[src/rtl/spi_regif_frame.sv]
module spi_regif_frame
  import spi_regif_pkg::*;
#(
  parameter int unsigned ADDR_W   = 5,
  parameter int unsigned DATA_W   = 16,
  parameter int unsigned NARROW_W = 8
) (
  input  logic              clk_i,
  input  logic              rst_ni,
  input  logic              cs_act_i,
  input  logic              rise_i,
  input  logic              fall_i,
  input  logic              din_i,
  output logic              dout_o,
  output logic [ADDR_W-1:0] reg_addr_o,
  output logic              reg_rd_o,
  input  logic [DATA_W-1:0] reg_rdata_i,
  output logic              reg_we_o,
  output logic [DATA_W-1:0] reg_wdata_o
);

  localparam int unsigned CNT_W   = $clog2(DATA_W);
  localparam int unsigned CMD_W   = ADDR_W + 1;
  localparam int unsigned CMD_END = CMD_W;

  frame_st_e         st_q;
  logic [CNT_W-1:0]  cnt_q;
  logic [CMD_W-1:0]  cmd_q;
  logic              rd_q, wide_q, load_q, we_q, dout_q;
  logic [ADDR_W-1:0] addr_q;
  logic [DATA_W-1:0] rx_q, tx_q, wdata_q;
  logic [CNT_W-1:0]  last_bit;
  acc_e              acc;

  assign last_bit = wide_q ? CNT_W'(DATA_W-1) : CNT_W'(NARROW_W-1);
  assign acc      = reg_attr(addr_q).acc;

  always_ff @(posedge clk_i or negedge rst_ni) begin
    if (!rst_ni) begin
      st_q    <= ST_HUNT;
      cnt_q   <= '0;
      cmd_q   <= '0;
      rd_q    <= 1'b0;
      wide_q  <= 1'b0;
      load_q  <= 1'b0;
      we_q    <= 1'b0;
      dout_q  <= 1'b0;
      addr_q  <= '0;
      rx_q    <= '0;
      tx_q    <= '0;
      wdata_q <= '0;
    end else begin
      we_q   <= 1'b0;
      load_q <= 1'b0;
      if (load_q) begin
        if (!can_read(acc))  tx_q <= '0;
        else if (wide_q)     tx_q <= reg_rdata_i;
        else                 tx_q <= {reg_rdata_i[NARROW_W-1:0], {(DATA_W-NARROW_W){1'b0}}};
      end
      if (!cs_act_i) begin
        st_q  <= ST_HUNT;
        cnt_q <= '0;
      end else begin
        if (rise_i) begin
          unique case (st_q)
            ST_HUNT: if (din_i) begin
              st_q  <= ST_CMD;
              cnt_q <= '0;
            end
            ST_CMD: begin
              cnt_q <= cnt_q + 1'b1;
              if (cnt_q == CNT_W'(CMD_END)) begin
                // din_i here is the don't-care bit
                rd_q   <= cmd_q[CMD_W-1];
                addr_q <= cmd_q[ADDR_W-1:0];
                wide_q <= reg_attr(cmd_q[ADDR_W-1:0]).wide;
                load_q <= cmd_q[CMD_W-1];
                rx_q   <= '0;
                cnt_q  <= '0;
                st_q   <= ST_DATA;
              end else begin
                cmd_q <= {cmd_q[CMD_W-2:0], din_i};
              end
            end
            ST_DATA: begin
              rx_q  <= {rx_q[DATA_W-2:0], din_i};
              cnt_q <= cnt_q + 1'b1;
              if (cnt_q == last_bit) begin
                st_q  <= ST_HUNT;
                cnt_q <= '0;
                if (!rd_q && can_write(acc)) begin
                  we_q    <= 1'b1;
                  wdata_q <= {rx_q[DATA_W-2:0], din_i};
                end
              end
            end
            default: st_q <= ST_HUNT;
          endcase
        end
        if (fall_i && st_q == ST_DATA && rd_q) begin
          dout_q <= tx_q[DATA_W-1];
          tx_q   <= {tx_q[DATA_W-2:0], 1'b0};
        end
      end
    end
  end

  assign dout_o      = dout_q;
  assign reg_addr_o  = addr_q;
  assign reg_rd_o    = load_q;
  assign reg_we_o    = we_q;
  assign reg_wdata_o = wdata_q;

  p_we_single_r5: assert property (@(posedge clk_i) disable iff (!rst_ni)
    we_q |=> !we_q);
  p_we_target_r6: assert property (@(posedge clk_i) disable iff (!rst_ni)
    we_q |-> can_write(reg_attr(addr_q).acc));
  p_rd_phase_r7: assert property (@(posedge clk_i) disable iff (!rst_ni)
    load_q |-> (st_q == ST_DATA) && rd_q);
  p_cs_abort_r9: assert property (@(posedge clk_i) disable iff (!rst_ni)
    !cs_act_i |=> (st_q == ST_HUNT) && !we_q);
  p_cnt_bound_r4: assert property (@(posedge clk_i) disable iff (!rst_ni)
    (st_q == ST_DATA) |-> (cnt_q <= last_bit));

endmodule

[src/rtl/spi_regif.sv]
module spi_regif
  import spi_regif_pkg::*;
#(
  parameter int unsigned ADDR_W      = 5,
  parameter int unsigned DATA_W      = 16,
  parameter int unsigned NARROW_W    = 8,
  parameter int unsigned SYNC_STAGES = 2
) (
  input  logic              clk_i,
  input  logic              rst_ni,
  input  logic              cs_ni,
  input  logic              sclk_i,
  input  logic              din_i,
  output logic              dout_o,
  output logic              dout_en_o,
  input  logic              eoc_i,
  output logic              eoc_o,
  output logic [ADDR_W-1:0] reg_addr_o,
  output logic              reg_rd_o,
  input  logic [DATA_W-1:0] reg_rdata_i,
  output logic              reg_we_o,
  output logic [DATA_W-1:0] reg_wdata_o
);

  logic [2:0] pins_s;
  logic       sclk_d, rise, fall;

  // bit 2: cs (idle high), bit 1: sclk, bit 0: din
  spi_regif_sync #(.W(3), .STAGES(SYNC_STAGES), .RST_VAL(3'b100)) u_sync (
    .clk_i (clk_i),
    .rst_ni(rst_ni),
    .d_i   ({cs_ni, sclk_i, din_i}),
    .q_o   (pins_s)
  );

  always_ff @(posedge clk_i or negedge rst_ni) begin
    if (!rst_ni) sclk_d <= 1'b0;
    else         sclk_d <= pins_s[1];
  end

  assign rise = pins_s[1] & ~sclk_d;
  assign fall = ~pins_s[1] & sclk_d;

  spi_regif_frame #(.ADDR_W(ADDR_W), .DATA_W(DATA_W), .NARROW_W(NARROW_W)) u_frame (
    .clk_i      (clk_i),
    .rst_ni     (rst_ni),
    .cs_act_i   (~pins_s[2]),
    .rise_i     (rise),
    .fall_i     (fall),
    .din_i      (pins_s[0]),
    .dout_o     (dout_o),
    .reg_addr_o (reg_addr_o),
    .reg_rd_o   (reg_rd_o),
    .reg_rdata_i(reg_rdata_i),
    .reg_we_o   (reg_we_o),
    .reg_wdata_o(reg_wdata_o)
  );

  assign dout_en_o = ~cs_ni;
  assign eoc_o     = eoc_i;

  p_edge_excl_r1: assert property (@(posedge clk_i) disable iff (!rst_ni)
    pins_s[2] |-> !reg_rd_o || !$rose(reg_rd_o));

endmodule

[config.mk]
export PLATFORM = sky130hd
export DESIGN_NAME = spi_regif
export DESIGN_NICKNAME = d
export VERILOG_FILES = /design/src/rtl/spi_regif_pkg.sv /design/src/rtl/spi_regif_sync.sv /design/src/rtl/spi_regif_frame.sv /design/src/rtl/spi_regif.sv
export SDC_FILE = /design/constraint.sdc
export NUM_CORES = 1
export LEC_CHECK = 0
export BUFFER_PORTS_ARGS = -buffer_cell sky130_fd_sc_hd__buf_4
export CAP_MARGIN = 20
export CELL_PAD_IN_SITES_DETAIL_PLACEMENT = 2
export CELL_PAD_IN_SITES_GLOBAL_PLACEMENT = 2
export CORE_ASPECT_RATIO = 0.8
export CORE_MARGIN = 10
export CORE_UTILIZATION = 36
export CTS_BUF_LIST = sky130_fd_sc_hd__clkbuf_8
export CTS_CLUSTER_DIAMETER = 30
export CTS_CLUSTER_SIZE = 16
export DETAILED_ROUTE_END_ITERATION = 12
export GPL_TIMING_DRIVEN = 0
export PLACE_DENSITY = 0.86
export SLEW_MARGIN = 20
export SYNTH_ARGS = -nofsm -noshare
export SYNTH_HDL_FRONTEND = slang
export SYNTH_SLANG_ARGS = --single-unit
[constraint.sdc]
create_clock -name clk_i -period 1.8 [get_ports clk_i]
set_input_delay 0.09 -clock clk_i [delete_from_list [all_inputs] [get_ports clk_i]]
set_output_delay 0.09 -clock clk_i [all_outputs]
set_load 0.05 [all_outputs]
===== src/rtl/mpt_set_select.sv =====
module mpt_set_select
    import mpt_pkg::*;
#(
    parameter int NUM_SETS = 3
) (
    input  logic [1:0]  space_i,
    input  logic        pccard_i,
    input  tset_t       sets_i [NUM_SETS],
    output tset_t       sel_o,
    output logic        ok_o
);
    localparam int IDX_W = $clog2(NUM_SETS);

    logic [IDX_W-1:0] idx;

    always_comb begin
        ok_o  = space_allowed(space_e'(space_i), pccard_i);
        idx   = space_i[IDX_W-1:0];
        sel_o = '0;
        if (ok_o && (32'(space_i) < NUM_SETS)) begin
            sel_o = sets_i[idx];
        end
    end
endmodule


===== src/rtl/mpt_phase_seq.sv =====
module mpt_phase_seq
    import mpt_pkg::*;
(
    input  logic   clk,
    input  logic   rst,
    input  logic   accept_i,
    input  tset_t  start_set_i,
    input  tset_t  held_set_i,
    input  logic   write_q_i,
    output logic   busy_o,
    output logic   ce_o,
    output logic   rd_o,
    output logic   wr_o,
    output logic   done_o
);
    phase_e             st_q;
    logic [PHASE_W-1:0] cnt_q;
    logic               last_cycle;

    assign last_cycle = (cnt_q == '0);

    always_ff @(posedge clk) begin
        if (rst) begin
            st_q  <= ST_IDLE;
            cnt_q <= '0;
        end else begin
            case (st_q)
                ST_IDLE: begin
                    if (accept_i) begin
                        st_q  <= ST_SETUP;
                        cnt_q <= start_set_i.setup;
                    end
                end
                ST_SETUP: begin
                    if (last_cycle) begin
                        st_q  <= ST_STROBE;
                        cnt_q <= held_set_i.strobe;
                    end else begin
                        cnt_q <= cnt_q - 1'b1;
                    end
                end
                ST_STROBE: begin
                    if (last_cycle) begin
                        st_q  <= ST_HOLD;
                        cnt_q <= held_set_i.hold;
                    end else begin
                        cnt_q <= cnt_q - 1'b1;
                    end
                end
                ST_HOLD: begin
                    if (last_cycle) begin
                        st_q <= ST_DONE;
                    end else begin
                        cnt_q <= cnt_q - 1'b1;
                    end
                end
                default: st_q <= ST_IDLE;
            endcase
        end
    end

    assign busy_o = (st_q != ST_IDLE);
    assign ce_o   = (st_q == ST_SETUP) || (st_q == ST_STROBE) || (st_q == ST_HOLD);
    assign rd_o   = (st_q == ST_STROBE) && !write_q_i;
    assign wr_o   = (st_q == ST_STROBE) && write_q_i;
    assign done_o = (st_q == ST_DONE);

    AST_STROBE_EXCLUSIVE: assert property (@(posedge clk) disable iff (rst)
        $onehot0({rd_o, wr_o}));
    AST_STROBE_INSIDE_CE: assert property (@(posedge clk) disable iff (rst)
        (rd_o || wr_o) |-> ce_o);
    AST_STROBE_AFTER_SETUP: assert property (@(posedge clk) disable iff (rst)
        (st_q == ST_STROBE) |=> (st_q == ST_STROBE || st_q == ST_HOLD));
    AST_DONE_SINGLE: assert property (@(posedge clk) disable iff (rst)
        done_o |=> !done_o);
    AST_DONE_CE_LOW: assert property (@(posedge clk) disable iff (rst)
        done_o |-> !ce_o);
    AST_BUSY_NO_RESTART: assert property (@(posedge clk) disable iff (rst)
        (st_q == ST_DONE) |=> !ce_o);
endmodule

☆ ☆ ☆ ☆ ☆

▸ HOW TO COMPLETE THIS TASK
Give back exactly the lines of the listing above that run from the line with "p_edge_excl_r1: assert property" to the line with "export CTS_BUF_LIST = sky130_fd_sc_hd__clkbuf_8", inclusive.

▸ WRITTEN RESPONSE
  p_edge_excl_r1: assert property (@(posedge clk_i) disable iff (!rst_ni)
    pins_s[2] |-> !reg_rd_o || !$rose(reg_rd_o));

endmodule

[config.mk]
export PLATFORM = sky130hd
export DESIGN_NAME = spi_regif
export DESIGN_NICKNAME = d
export VERILOG_FILES = /design/src/rtl/spi_regif_pkg.sv /design/src/rtl/spi_regif_sync.sv /design/src/rtl/spi_regif_frame.sv /design/src/rtl/spi_regif.sv
export SDC_FILE = /design/constraint.sdc
export NUM_CORES = 1
export LEC_CHECK = 0
export BUFFER_PORTS_ARGS = -buffer_cell sky130_fd_sc_hd__buf_4
export CAP_MARGIN = 20
export CELL_PAD_IN_SITES_DETAIL_PLACEMENT = 2
export CELL_PAD_IN_SITES_GLOBAL_PLACEMENT = 2
export CORE_ASPECT_RATIO = 0.8
export CORE_MARGIN = 10
export CORE_UTILIZATION = 36
export CTS_BUF_LIST = sky130_fd_sc_hd__clkbuf_8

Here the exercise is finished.